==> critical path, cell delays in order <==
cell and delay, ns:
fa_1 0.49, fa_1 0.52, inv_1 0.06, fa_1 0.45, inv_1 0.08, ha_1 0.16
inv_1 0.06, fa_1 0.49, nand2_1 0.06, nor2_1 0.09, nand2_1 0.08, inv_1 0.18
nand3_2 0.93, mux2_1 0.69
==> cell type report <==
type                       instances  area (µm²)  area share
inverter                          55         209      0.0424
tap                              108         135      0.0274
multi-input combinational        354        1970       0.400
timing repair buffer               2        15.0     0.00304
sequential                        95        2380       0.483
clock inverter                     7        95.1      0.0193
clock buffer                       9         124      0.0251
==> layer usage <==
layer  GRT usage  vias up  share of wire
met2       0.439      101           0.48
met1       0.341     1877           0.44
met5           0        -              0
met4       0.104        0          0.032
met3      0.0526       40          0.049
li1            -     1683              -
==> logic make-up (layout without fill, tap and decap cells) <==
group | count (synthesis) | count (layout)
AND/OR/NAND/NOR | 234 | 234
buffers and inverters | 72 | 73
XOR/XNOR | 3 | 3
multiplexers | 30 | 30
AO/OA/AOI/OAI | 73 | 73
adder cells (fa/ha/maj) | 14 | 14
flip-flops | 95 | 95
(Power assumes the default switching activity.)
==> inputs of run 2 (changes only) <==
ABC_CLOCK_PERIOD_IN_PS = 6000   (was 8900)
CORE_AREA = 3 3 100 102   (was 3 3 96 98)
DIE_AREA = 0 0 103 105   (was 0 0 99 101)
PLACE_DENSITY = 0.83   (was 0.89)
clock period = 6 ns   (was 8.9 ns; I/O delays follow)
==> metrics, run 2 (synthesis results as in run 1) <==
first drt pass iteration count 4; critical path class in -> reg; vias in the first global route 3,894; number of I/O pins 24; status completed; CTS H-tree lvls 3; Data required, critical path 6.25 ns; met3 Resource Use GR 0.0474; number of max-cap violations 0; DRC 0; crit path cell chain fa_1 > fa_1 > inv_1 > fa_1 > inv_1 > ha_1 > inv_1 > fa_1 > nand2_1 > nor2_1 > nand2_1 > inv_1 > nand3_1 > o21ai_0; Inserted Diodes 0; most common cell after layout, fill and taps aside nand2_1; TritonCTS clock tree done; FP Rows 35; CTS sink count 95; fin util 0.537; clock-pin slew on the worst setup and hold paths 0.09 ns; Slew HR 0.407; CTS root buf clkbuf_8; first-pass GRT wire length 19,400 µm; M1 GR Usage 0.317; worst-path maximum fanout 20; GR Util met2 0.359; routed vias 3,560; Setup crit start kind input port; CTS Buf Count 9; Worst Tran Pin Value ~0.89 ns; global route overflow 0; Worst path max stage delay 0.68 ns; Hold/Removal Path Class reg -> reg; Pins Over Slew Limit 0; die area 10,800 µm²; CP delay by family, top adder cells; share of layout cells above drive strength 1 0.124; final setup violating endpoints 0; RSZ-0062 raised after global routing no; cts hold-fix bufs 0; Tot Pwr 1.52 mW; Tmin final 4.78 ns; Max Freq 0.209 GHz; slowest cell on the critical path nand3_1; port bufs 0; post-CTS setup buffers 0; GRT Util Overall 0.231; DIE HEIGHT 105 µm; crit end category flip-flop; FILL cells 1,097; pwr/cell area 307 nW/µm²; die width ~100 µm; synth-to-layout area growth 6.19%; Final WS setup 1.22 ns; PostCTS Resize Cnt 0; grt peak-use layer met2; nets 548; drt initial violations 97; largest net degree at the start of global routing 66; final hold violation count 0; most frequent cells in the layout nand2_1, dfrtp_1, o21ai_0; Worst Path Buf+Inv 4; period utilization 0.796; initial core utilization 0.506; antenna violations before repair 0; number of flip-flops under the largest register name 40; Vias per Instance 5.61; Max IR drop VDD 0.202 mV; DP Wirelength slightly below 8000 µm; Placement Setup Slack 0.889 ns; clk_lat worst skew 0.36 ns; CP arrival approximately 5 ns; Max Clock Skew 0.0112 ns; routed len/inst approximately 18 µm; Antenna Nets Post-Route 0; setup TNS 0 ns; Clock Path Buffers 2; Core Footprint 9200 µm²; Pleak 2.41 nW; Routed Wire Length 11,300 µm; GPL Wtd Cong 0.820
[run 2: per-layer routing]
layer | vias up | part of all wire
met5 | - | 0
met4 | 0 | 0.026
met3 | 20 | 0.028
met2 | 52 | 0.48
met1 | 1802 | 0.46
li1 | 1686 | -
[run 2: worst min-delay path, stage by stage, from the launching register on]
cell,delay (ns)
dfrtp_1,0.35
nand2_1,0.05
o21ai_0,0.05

> [PROBLEM]: Within the records above, the line carrying "met3 | 20 | 0.028" starts the range and the last line ends it. Set down that range exactly.

> [WRITTEN RESPONSE]:
met3 | 20 | 0.028
met2 | 52 | 0.48
met1 | 1802 | 0.46
li1 | 1686 | -
[run 2: worst min-delay path, stage by stage, from the launching register on]
cell,delay (ns)
dfrtp_1,0.35
nand2_1,0.05
o21ai_0,0.05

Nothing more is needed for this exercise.